De un tiempo a esta parte me he percatado de la cantidad de mensajes que nos llegan a través de todos los medios sobre cómo ser feliz, cómo estar bien con uno mismo, cómo dejar de sufrir…, y en todos ellos se deja entrever que el ser humano si no es feliz es porque no quiere, porque cualquier circunstancia, acontecimiento o suceso, por muy trágico que sea, no debe hacernos perder el buen ánimo, la sonrisa y la mirada iluminada. Bien, lo veo bien.

Me parece correcto que el ser humano busque la felicidad a toda costa y luche por ese estado eterno de ensimismamiento perpetuo pero, a mí, dejadme estar triste.

La tristeza se ha convertido en nuestra sociedad occidental en el monstruo que nos persigue y del que debemos huir, un estado de ánimo connatural del ser humano que hemos repudiado a base de entenderlo como negativo por nuestra forma de pensamiento disyuntivo.

Lo contrario a la felicidad es la tristeza, la melancolía, el malestar…y todo ello no tiene cabida en una sociedad que se construye sobre la apariencia y quiere reconocerse en el bienestar.

Una sociedad que castiga el desánimo, que no tolera la angustia, que restringe los momentos de dolor; una sociedad, en definitiva, que niega la totalidad de las emociones para escoger sólo aquellas que le hacen olvidarse de su debilidad humana, hermosa debilidad humana.

Es a través de los estados que provoca el dolor cuando podemos curarnos realmente de la herida que nos deja una pérdida, cuando se desahoga a través de las lágrimas esa alma cansada de sus circunstancias, es con la melancolía cuando devolvemos la calma a un corazón acongojado, a una mente atormentada.

La felicidad cura y estar triste también. Luchar contra los sentimientos naturales que no están valorados socialmente es como esconder la basura debajo de la alfombra, tarde o temprano se manifestarán y lo harán como quien ha estado enjaulado, de forma descontrolada, violenta, inhumana.

Quiero estar triste cuando toca, llorar por lo que me duele, sumergirme en la melancolía por lo que fue.

Si no hay noche sin día, ni cara sin cruz por qué nos empeñamos en que sólo exista la felicidad. ¡Qué flaco favor hubiera hecho este pensamiento contemporáneo a la creación de algunas de las obras de arte que hoy admiramos!

Käthte Kollwitz, escultora de la obra Madre e hijo muerto, pudo con ella exteriorizar la angustia que sufrió por la pérdida de su hijo y de su nieto en la Primera Guerra Mundial.
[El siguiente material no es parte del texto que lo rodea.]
### src/rtl/boot_loader_pkg.sv
// Shared constants and types for the serial boot loader.
// Holds the frame magic, the count width and the loader state type.
package boot_loader_pkg;

   localparam logic [7:0] BOOT_MAGIC = 8'hA5;
   localparam int         CNT_W      = 16;

   typedef enum logic [2:0] {
      IDLE,
      LEN0,
      LEN1,
      DATA,
      CSUM,
      RUN,
      ERR
   } state_t;

   function automatic logic is_magic(input logic [7:0] b);
      return b == BOOT_MAGIC;
   endfunction

endpackage

### src/rtl/boot_word_asm.sv
// Boot loader word assembler: byte shifter, byte index and XOR checksum.
// Bytes arrive LSB first; clr restarts all three at frame start.
module boot_word_asm
   import boot_loader_pkg::*;
#(
   parameter int DWIDTH = 16
) (
   input  logic              clk,
   input  logic              reset,
   input  logic              clr,
   input  logic              shift,
   input  logic [7:0]        din,
   output logic [DWIDTH-1:0] word_nxt,
   output logic              last,
   output logic [7:0]        csum
);

   localparam int BPW = DWIDTH / 8;
   localparam int IW  = (BPW > 1) ? $clog2(BPW) : 1;

   logic [DWIDTH-1:0] word_q;
   logic [IW-1:0]     idx_q;
   logic [7:0]        csum_q;

   // New byte enters at the top so the first byte ends up in the LSBs.
   generate
      if (BPW == 1) begin : g_one
         assign word_nxt = din;
      end else begin : g_many
         assign word_nxt = {din, word_q[DWIDTH-1:8]};
      end
   endgenerate

   assign last = (idx_q == IW'(BPW - 1));
   assign csum = csum_q;

   // Shift register, byte index and running checksum.
   always_ff @(posedge clk or posedge reset) begin
      if (reset) begin
         word_q <= '0;
         idx_q  <= '0;
         csum_q <= '0;
      end else if (clr) begin
         word_q <= '0;
         idx_q  <= '0;
         csum_q <= '0;
      end else if (shift) begin
         word_q <= word_nxt;
         idx_q  <= last ? '0 : idx_q + 1'b1;
         csum_q <= csum_q ^ din;
      end
   end

endmodule

### src/rtl/boot_loader_ctrl.sv
// Serial boot sequencer: loads a framed image and releases the CPU.
// BOOT_RELOAD_EN lets a magic byte in RUN restart loading.
module boot_loader_ctrl
   import boot_loader_pkg::*;
#(
   parameter int LOG2ABITS = 13,
   parameter int DWIDTH    = 16
) (
   input  logic                 clk,
   input  logic                 reset,
   input  logic                 rx_valid,
   input  logic [7:0]           rx_data,
   output logic                 rx_ready,
   output logic                 cpu_reset,
   output logic                 mem_wr,
   output logic [LOG2ABITS-1:0] mem_addr,
   output logic [DWIDTH-1:0]    mem_dout,
   output logic                 busy,
   output logic                 err
);

   state_t               state_q;
   state_t               state_d;
   logic [7:0]           cnt_lo_q;
   logic [CNT_W-1:0]     cnt_q;
   logic [CNT_W-1:0]     n_in;
   logic [LOG2ABITS-1:0] addr_q;
   logic                 accept;
   logic                 magic;
   logic                 clr;
   logic                 shift;
   logic                 wr_d;
   logic                 last;
   logic                 last_word;
   logic                 too_big;
   logic [DWIDTH-1:0]    word_nxt;
   logic [7:0]           csum;

   boot_word_asm #(
      .DWIDTH (DWIDTH)
   ) u_asm (
      .clk      (clk),
      .reset    (reset),
      .clr      (clr),
      .shift    (shift),
      .din      (rx_data),
      .word_nxt (word_nxt),
      .last     (last),
      .csum     (csum)
   );

   // The only stall is the write cycle, so ready is the inverse of the strobe.
   assign rx_ready  = ~mem_wr;
   assign accept    = rx_valid & rx_ready;
   assign magic     = is_magic(rx_data);
   assign n_in      = {rx_data, cnt_lo_q};
   assign too_big   = 32'(n_in) > (32'd1 << LOG2ABITS);
   assign last_word = 32'(addr_q) == (32'(cnt_q) - 32'd1);

   assign cpu_reset = (state_q != RUN);
   assign err       = (state_q == ERR);
   assign busy      = (state_q == LEN0) || (state_q == LEN1) ||
                      (state_q == DATA) || (state_q == CSUM);

   // State register.
   always_ff @(posedge clk or posedge reset) begin
      if (reset) state_q <= IDLE;
      else       state_q <= state_d;
   end

   // Next state and per-byte control.
   always_comb begin
      state_d = state_q;
      clr     = 1'b0;
      shift   = 1'b0;
      wr_d    = 1'b0;
      unique case (state_q)
         IDLE: begin
            if (accept && magic) begin
               state_d = LEN0;
               clr     = 1'b1;
            end
         end
         LEN0: begin
            if (accept) state_d = LEN1;
         end
         LEN1: begin
            if (accept) begin
               if (n_in == '0)   state_d = CSUM;
               else if (too_big) state_d = ERR;
               else              state_d = DATA;
            end
         end
         DATA: begin
            if (accept) begin
               shift = 1'b1;
               if (last) begin
                  wr_d = 1'b1;
                  if (last_word) state_d = CSUM;
               end
            end
         end
         CSUM: begin
            if (accept) state_d = (rx_data == csum) ? RUN : ERR;
         end
         RUN: begin
`ifdef BOOT_RELOAD_EN
            if (accept && magic) begin
               state_d = LEN0;
               clr     = 1'b1;
            end
`else
            state_d = RUN;
`endif
         end
         ERR: begin
            if (accept && magic) begin
               state_d = LEN0;
               clr     = 1'b1;
            end
         end
         default: state_d = IDLE;
      endcase
   end

   // Count capture, address counter and registered write port.
   always_ff @(posedge clk or posedge reset) begin
      if (reset) begin
         cnt_lo_q <= '0;
         cnt_q    <= '0;
         addr_q   <= '0;
         mem_wr   <= 1'b0;
         mem_addr <= '0;
         mem_dout <= '0;
      end else begin
         mem_wr <= wr_d;
         if (state_q == LEN0 && accept) cnt_lo_q <= rx_data;
         if (state_q == LEN1 && accept) cnt_q    <= n_in;
         if (clr) begin
            addr_q <= '0;
         end else if (wr_d) begin
            addr_q <= addr_q + 1'b1;
         end
         if (wr_d) begin
            mem_addr <= addr_q;
            mem_dout <= word_nxt;
         end
      end
   end

endmodule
Madre e hijo muerto de Käthe Kollwitz

Sylvia Plath supo expresar el dolor en poemas como Últimas palabras:

“No confío en el espíritu. Huye como vapor en mis sueños,
por la boca o los ojos. No puedo impedírselo.
Un día se irá para no volver.”

El romántico y trágico Hölderling pudo escribir:

“¡sé bien venido, mundo de las sombras!
Feliz estoy, así no me acompañen
los sones de mi lira, pues por fin
como los dioses vivo, y más no anhelo.”

Y qué hubiera sido la obra de Frida Kahlo sin la angustia física del dolor.

Frida Kahlo

Mi pregunta es: ¿todos ellos hubieran sido grandes artistas si se hubieran ocupado por alejarse de la costa del dolor y se hubieran empeñado en vivir en busca exclusivamente de la felicidad?, ¿una obra de arte se puede crear ignorando alguno de los sentimientos que forman parte de nuestra esencia humana?.

Yo quiero estar triste, quiero la melancolía, quiero dialogar con el alma trágica y luego, contemplar las maravillas del mundo.